Kenyan politician (born c. 1982)

Yvonne Khamati (born c. 1982), is a Kenyan politician who was nominated to the East African Legislative Assembly as Member of Parliament by Ford Kenya Party (and the Kenya National Assembly) aged 21 and a diplomat who was appointed by President Mwai Kibaki to serve as Ambassador and Deputy Permanent Representative to Ethiopia and African Union at 24. She has served in the past as Chair of the Committee of Permanent Representatives and Rapporteur of the African Diplomatic Corp, in the Kenyan Ministry of Foreign Affairs. She has worked in various missions. As of November 2018, Khamati served as the deputy ambassador at the Kenyan embassy in Mogadishu, capital city of Somalia. She is currently CEO of the Kenya National Heroes Council, a parastatal under the Ministry of Sports, Culture and Heritage

==Background and education==
Yvonne Shibikhwa Khamati was born in Nairobi, Kenya, circa 1982. After attending elementary school in Kenya, she joined Stretford Grammar School, in Manchester, United Kingdom, where she completed her O-Level studies in 1998. In 1999, she returned to Kenya and joined Peponi High School, where she completed her A-Level schooling in 2001.

Between 2001 and 2009, she studied at various institutions of higher education including the University of Nairobi, the United States International University Africa and the online American World University. She earned a Diploma in Sociology & Criminology, a Diploma in Political Science & International Relations, A Bachelor of Business Administration degree from San Juan de La Cruz University (Universidad San Juan de la Cruz) and a Master of Arts (MA) degree in Counselling Psychology. In 2012, she earned a Professional Graduate Diploma in Management from Cambridge Association of Manager's.

==Career==
In 2001, at the age of 19, she was elected to serve as the Deputy Organizing Secretary of the Forum for the Restoration of Democracy – Kenya (Ford Kenya) political party, a position she kept until 2006. She was later nominated by the party to the East African Legislative Assembly in Arusha making her the youngest MP to be nominated to the house. From August 2003 until March 2006, she was a research fellow at the United Nations Economic Commission for Africa (UNECA), working in the Sustainable Development and Food Policy Division. From April 2003 until January 2008, she was Appointed by Nigeria's President Obasanjo to serve as the Chairperson of the Youth Technical Committee for NEPAD.

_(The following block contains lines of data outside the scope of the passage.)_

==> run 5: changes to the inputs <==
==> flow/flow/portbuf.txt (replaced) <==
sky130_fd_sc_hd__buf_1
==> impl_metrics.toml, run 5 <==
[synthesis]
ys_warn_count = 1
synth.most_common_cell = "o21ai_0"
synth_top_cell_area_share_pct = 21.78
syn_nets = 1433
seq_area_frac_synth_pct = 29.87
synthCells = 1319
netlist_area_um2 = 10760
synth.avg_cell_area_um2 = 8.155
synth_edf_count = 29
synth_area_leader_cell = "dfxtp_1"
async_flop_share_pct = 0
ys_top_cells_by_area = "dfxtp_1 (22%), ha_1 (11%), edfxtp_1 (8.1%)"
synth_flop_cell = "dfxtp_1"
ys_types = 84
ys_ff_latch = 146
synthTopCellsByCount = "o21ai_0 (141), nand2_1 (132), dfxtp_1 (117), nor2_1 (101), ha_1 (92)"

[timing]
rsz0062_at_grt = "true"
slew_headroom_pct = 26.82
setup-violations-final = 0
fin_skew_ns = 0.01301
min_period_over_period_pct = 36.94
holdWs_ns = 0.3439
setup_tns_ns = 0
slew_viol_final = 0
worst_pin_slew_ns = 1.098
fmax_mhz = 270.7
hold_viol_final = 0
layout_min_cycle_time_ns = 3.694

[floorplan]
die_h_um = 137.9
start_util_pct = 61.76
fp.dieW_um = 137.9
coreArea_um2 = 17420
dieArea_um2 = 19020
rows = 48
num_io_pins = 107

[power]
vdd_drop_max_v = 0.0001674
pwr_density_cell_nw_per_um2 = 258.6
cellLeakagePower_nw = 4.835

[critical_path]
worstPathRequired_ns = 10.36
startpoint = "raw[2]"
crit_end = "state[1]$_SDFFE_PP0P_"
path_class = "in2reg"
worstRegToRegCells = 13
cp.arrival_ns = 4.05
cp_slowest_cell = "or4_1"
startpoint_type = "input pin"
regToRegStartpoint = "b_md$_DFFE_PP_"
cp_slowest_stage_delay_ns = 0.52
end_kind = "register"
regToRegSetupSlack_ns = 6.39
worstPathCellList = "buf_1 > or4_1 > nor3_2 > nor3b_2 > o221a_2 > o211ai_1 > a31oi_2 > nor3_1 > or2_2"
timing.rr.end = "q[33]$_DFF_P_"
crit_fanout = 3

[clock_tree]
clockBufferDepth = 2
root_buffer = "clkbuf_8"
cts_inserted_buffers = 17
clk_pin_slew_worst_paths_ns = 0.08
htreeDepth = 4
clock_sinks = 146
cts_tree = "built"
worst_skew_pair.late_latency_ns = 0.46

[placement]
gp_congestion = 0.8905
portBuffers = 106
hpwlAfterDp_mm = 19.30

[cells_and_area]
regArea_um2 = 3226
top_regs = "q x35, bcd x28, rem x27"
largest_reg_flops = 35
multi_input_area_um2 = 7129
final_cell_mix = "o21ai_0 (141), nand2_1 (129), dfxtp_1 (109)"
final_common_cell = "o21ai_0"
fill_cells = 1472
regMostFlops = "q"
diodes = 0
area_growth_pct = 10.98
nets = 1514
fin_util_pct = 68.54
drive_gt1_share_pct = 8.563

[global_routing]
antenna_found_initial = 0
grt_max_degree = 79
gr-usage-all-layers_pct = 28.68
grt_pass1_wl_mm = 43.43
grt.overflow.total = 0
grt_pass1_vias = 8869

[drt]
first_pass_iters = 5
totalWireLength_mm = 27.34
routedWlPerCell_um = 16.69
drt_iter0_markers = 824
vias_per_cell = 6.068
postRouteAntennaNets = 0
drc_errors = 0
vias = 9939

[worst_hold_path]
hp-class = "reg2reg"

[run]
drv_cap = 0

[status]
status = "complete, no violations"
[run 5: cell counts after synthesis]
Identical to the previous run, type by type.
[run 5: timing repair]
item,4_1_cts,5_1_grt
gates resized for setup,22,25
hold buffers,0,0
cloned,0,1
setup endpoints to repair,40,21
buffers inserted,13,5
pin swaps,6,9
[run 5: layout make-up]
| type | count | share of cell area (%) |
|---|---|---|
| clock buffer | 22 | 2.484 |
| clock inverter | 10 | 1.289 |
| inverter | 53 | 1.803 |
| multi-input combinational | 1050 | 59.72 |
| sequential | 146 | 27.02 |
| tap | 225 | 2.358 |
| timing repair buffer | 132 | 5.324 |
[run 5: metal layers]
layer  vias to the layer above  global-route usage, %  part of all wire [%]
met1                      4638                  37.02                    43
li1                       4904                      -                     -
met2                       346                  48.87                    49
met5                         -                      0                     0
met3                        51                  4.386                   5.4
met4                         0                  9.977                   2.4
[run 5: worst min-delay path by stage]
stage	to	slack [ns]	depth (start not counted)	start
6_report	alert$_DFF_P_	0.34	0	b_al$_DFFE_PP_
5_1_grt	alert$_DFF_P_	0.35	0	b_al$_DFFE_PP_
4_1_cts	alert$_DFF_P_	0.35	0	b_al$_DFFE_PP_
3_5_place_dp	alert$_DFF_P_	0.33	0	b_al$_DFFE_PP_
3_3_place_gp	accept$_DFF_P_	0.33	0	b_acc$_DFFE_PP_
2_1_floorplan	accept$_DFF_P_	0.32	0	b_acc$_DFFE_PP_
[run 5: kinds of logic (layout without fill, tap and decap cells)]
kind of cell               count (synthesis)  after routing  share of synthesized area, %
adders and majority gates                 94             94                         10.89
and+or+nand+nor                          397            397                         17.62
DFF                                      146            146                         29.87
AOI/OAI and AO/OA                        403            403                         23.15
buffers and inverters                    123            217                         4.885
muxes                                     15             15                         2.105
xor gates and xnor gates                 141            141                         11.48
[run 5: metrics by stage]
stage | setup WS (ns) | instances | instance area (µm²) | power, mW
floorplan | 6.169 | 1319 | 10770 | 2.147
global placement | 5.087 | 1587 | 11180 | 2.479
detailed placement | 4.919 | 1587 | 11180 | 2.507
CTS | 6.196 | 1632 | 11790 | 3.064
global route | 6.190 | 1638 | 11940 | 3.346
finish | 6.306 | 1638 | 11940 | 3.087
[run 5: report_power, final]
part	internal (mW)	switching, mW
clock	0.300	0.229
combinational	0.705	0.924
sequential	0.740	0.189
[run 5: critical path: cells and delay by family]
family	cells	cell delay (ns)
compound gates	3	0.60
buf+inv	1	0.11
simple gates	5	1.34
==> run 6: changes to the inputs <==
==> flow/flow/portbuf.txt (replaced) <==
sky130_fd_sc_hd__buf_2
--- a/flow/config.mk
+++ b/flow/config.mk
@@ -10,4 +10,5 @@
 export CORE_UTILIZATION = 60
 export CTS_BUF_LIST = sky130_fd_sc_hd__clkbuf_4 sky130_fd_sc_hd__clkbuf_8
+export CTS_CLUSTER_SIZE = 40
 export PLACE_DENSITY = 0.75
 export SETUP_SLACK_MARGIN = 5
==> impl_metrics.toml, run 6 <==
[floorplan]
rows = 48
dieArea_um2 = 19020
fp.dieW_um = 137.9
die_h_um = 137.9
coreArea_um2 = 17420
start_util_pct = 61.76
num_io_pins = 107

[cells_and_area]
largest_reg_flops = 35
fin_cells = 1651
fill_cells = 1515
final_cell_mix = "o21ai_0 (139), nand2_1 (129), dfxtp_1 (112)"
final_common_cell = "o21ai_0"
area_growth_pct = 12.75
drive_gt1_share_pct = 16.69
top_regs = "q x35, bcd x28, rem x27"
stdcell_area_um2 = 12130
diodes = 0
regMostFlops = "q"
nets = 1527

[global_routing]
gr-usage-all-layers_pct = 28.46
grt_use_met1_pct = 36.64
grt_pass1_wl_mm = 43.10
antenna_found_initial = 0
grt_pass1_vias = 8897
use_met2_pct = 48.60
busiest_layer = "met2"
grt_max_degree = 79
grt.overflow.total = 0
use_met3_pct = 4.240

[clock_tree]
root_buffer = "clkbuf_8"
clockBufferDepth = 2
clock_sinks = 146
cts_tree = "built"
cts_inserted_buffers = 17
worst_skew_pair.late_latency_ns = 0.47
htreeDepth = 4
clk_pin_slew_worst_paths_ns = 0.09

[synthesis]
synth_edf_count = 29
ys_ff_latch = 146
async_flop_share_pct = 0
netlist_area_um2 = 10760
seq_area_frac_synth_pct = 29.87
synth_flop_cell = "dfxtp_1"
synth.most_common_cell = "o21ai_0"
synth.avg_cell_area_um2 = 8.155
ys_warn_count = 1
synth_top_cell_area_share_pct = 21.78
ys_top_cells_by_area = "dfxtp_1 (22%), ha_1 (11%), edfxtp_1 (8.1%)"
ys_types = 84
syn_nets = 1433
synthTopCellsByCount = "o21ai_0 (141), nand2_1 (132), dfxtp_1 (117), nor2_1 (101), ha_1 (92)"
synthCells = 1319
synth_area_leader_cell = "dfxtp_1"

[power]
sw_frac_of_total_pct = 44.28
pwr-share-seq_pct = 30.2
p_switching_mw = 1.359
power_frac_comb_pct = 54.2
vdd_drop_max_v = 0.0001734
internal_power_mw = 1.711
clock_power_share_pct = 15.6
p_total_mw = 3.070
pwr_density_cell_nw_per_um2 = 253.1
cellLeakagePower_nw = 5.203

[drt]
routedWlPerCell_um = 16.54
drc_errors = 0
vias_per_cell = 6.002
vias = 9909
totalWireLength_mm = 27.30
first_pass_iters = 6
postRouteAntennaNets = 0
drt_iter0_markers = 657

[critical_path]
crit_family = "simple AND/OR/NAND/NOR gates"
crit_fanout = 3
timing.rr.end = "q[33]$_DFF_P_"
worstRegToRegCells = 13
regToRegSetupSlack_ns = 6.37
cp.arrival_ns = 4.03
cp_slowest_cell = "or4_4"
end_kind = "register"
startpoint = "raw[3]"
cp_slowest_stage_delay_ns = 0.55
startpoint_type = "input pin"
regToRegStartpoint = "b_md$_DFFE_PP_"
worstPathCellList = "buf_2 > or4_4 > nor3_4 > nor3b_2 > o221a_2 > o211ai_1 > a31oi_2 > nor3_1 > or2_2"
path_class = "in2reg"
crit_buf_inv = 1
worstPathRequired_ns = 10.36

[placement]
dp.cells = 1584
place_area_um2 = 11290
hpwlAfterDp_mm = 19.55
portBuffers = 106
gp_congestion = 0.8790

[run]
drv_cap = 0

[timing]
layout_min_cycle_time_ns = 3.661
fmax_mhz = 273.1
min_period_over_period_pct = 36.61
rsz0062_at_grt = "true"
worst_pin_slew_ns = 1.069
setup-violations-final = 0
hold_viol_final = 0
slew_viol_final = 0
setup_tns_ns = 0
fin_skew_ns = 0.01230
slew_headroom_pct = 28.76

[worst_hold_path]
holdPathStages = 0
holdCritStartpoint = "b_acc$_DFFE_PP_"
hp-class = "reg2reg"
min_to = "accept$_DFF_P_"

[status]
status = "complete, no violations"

In January 2008, her diplomatic career began when she was appointed by President Mwai Kibaki of Kenya as Ambassador and DPR to Ethiopia and the African Union, she later became Deputy Permanent Representative of Kenya at the United Nations office in Nairobi, Kenya, working in that capacity until September 2012. In 2012, she has transferred to Kenya's Embassy in Mogadishu, Somalia, as the Deputy Ambassador. She has served as Director FS in the Liaison Parliamentary and Senate Directorate at the Foreign Ministry HQ, Chairperson of the Committee of Permanent Representatives of UN HABITAT, Rapporteur of the African Diplomatic Corp and was Director FS in the Directorate of International Conferences and Events at the Foreign Ministry. Ambassador Khamati-Yahaya currently serves as the C.E.O of the Kenya Heroes Council a parastatal under the Ministry of Sport, Culture and Heritage.

==Family==
She has a daughter Zalika Kalani and a son Kazeem Yahaya. She is married to Nigerian Oxford University trained lawyer Laiwola Yahaya.

==Other considerations==
In 2002, she was appointed to represent Kenya at the East African Legislative Assembly, in Arusha, Tanzania. At age 22 years, she was the youngest person to have been appointed to the East African Parliament. In December 2014, she was named one of "The 20 Youngest Power Women In Africa 2014", by Forbes.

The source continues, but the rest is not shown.